• Task prompt:
Reproduce the entries. Each one must match the original exactly.

====== Records for this exercise

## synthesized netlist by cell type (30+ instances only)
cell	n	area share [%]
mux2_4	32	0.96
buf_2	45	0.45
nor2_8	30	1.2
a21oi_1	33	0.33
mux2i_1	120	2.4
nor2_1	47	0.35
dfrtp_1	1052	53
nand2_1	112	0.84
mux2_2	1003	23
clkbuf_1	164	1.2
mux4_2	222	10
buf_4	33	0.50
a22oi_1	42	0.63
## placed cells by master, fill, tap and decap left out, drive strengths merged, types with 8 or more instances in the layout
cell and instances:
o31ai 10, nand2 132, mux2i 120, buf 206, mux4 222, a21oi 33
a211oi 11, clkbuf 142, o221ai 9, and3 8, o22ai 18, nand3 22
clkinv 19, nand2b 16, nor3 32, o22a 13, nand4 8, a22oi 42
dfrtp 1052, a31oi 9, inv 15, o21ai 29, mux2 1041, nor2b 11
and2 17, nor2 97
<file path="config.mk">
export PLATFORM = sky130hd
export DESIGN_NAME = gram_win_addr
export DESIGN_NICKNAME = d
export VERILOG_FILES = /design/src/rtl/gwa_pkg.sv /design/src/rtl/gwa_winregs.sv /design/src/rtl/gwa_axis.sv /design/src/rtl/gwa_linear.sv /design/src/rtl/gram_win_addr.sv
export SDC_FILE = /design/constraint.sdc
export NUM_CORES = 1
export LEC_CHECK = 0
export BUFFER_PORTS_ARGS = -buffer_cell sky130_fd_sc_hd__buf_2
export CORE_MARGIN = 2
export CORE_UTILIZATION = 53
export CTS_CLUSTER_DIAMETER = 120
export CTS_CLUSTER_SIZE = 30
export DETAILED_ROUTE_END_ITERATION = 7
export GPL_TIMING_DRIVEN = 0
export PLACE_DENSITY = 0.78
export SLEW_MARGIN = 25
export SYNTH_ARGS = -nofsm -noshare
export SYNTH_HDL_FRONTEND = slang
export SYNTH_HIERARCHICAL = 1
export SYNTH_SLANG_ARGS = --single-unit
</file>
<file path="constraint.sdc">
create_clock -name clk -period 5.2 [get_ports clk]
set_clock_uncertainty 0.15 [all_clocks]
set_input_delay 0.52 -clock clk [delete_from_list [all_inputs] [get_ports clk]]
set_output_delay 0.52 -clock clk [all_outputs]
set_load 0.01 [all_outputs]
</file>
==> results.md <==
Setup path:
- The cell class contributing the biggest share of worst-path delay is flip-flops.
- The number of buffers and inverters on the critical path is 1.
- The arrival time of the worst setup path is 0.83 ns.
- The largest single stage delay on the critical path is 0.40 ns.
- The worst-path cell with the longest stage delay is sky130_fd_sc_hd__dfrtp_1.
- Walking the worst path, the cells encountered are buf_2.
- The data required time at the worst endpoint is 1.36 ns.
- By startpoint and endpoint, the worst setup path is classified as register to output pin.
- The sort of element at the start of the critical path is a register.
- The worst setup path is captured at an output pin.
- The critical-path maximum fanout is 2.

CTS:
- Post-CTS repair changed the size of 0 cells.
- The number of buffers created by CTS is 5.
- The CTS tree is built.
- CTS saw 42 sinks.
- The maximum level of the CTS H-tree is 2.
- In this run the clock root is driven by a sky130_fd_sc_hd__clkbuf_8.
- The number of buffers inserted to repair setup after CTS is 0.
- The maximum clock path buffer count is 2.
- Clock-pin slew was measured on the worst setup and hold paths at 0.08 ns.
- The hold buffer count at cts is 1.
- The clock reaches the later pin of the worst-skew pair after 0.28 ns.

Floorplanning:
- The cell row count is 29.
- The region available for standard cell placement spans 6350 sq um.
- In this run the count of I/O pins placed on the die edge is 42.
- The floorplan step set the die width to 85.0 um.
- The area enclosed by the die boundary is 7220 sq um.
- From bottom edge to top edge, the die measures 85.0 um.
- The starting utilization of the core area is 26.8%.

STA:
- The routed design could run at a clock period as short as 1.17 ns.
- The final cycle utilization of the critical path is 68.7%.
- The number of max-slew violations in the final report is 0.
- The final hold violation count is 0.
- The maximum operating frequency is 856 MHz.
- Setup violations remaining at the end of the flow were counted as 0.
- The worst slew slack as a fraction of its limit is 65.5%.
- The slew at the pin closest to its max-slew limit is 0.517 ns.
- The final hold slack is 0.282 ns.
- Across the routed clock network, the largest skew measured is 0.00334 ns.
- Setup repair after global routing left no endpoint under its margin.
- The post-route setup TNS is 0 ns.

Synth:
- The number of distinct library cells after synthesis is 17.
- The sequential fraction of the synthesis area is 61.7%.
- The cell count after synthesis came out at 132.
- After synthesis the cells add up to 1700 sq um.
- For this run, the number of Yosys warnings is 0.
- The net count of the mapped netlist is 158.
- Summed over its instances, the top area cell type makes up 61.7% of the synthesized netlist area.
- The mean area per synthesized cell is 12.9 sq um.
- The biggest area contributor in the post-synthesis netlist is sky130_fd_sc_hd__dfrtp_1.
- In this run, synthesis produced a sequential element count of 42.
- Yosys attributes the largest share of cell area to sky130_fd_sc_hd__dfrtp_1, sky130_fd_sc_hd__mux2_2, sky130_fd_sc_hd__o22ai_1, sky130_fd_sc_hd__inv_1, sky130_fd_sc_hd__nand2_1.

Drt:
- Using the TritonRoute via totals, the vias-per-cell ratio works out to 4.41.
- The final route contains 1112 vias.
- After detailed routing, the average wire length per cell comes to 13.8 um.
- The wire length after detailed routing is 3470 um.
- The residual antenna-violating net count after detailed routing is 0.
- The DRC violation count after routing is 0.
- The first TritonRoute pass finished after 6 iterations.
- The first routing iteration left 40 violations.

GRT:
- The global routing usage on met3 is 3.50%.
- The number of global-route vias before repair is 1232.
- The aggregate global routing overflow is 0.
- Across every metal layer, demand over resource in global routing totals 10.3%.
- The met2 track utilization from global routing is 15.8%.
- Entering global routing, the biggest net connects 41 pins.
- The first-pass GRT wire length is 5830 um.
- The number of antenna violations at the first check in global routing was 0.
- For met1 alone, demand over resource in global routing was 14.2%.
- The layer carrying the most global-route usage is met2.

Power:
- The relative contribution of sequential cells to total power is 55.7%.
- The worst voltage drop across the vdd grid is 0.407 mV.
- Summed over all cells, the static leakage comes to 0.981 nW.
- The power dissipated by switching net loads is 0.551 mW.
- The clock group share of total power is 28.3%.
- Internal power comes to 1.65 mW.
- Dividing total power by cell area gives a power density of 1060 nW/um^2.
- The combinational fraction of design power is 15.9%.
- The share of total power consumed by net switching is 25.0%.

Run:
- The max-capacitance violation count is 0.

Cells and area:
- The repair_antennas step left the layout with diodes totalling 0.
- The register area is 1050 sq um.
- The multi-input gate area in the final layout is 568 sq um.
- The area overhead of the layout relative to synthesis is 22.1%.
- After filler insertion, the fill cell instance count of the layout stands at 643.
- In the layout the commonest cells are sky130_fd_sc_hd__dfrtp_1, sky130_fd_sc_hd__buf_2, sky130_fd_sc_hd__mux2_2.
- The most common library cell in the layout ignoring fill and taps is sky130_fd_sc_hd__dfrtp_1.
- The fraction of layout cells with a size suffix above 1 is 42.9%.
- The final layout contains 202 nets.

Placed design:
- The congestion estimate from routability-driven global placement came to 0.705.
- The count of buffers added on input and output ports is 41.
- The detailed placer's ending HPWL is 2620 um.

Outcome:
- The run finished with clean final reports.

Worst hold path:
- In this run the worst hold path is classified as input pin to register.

============

• Response to this task:
## synthesized netlist by cell type (30+ instances only)
cell	n	area share [%]
mux2_4	32	0.96
buf_2	45	0.45
nor2_8	30	1.2
a21oi_1	33	0.33
mux2i_1	120	2.4
nor2_1	47	0.35
dfrtp_1	1052	53
nand2_1	112	0.84
mux2_2	1003	23
clkbuf_1	164	1.2
mux4_2	222	10
buf_4	33	0.50
a22oi_1	42	0.63
## placed cells by master, fill, tap and decap left out, drive strengths merged, types with 8 or more instances in the layout
cell and instances:
o31ai 10, nand2 132, mux2i 120, buf 206, mux4 222, a21oi 33
a211oi 11, clkbuf 142, o221ai 9, and3 8, o22ai 18, nand3 22
clkinv 19, nand2b 16, nor3 32, o22a 13, nand4 8, a22oi 42
dfrtp 1052, a31oi 9, inv 15, o21ai 29, mux2 1041, nor2b 11
and2 17, nor2 97
<file path="config.mk">
export PLATFORM = sky130hd
export DESIGN_NAME = gram_win_addr
export DESIGN_NICKNAME = d
export VERILOG_FILES = /design/src/rtl/gwa_pkg.sv /design/src/rtl/gwa_winregs.sv /design/src/rtl/gwa_axis.sv /design/src/rtl/gwa_linear.sv /design/src/rtl/gram_win_addr.sv
export SDC_FILE = /design/constraint.sdc
export NUM_CORES = 1
export LEC_CHECK = 0
export BUFFER_PORTS_ARGS = -buffer_cell sky130_fd_sc_hd__buf_2
export CORE_MARGIN = 2
export CORE_UTILIZATION = 53
export CTS_CLUSTER_DIAMETER = 120
export CTS_CLUSTER_SIZE = 30
export DETAILED_ROUTE_END_ITERATION = 7
export GPL_TIMING_DRIVEN = 0
export PLACE_DENSITY = 0.78
export SLEW_MARGIN = 25
export SYNTH_ARGS = -nofsm -noshare
export SYNTH_HDL_FRONTEND = slang
export SYNTH_HIERARCHICAL = 1
export SYNTH_SLANG_ARGS = --single-unit
</file>
<file path="constraint.sdc">
create_clock -name clk -period 5.2 [get_ports clk]
set_clock_uncertainty 0.15 [all_clocks]
set_input_delay 0.52 -clock clk [delete_from_list [all_inputs] [get_ports clk]]
set_output_delay 0.52 -clock clk [all_outputs]
set_load 0.01 [all_outputs]
</file>
==> results.md <==
Setup path:
- The cell class contributing the biggest share of worst-path delay is flip-flops.
- The number of buffers and inverters on the critical path is 1.
- The arrival time of the worst setup path is 0.83 ns.
- The largest single stage delay on the critical path is 0.40 ns.
- The worst-path cell with the longest stage delay is sky130_fd_sc_hd__dfrtp_1.
- Walking the worst path, the cells encountered are buf_2.
- The data required time at the worst endpoint is 1.36 ns.
- By startpoint and endpoint, the worst setup path is classified as register to output pin.
- The sort of element at the start of the critical path is a register.
- The worst setup path is captured at an output pin.
- The critical-path maximum fanout is 2.

CTS:
- Post-CTS repair changed the size of 0 cells.
- The number of buffers created by CTS is 5.
- The CTS tree is built.
- CTS saw 42 sinks.
- The maximum level of the CTS H-tree is 2.
- In this run the clock root is driven by a sky130_fd_sc_hd__clkbuf_8.
- The number of buffers inserted to repair setup after CTS is 0.
- The maximum clock path buffer count is 2.
- Clock-pin slew was measured on the worst setup and hold paths at 0.08 ns.
- The hold buffer count at cts is 1.
- The clock reaches the later pin of the worst-skew pair after 0.28 ns.

Floorplanning:
- The cell row count is 29.
- The region available for standard cell placement spans 6350 sq um.
- In this run the count of I/O pins placed on the die edge is 42.
- The floorplan step set the die width to 85.0 um.
- The area enclosed by the die boundary is 7220 sq um.
- From bottom edge to top edge, the die measures 85.0 um.
- The starting utilization of the core area is 26.8%.

STA:
- The routed design could run at a clock period as short as 1.17 ns.
- The final cycle utilization of the critical path is 68.7%.
- The number of max-slew violations in the final report is 0.
- The final hold violation count is 0.
- The maximum operating frequency is 856 MHz.
- Setup violations remaining at the end of the flow were counted as 0.
- The worst slew slack as a fraction of its limit is 65.5%.
- The slew at the pin closest to its max-slew limit is 0.517 ns.
- The final hold slack is 0.282 ns.
- Across the routed clock network, the largest skew measured is 0.00334 ns.
- Setup repair after global routing left no endpoint under its margin.
- The post-route setup TNS is 0 ns.

Synth:
- The number of distinct library cells after synthesis is 17.
- The sequential fraction of the synthesis area is 61.7%.
- The cell count after synthesis came out at 132.
- After synthesis the cells add up to 1700 sq um.
- For this run, the number of Yosys warnings is 0.
- The net count of the mapped netlist is 158.
- Summed over its instances, the top area cell type makes up 61.7% of the synthesized netlist area.
- The mean area per synthesized cell is 12.9 sq um.
- The biggest area contributor in the post-synthesis netlist is sky130_fd_sc_hd__dfrtp_1.
- In this run, synthesis produced a sequential element count of 42.
- Yosys attributes the largest share of cell area to sky130_fd_sc_hd__dfrtp_1, sky130_fd_sc_hd__mux2_2, sky130_fd_sc_hd__o22ai_1, sky130_fd_sc_hd__inv_1, sky130_fd_sc_hd__nand2_1.

Drt:
- Using the TritonRoute via totals, the vias-per-cell ratio works out to 4.41.
- The final route contains 1112 vias.
- After detailed routing, the average wire length per cell comes to 13.8 um.
- The wire length after detailed routing is 3470 um.
- The residual antenna-violating net count after detailed routing is 0.
- The DRC violation count after routing is 0.
- The first TritonRoute pass finished after 6 iterations.
- The first routing iteration left 40 violations.

GRT:
- The global routing usage on met3 is 3.50%.
- The number of global-route vias before repair is 1232.
- The aggregate global routing overflow is 0.
- Across every metal layer, demand over resource in global routing totals 10.3%.
- The met2 track utilization from global routing is 15.8%.
- Entering global routing, the biggest net connects 41 pins.
- The first-pass GRT wire length is 5830 um.
- The number of antenna violations at the first check in global routing was 0.
- For met1 alone, demand over resource in global routing was 14.2%.
- The layer carrying the most global-route usage is met2.

Power:
- The relative contribution of sequential cells to total power is 55.7%.
- The worst voltage drop across the vdd grid is 0.407 mV.
- Summed over all cells, the static leakage comes to 0.981 nW.
- The power dissipated by switching net loads is 0.551 mW.
- The clock group share of total power is 28.3%.
- Internal power comes to 1.65 mW.
- Dividing total power by cell area gives a power density of 1060 nW/um^2.
- The combinational fraction of design power is 15.9%.
- The share of total power consumed by net switching is 25.0%.

Run:
- The max-capacitance violation count is 0.

Cells and area:
- The repair_antennas step left the layout with diodes totalling 0.
- The register area is 1050 sq um.
- The multi-input gate area in the final layout is 568 sq um.
- The area overhead of the layout relative to synthesis is 22.1%.
- After filler insertion, the fill cell instance count of the layout stands at 643.
- In the layout the commonest cells are sky130_fd_sc_hd__dfrtp_1, sky130_fd_sc_hd__buf_2, sky130_fd_sc_hd__mux2_2.
- The most common library cell in the layout ignoring fill and taps is sky130_fd_sc_hd__dfrtp_1.
- The fraction of layout cells with a size suffix above 1 is 42.9%.
- The final layout contains 202 nets.

Placed design:
- The congestion estimate from routability-driven global placement came to 0.705.
- The count of buffers added on input and output ports is 41.
- The detailed placer's ending HPWL is 2620 um.

Outcome:
- The run finished with clean final reports.

Worst hold path:
- In this run the worst hold path is classified as input pin to register.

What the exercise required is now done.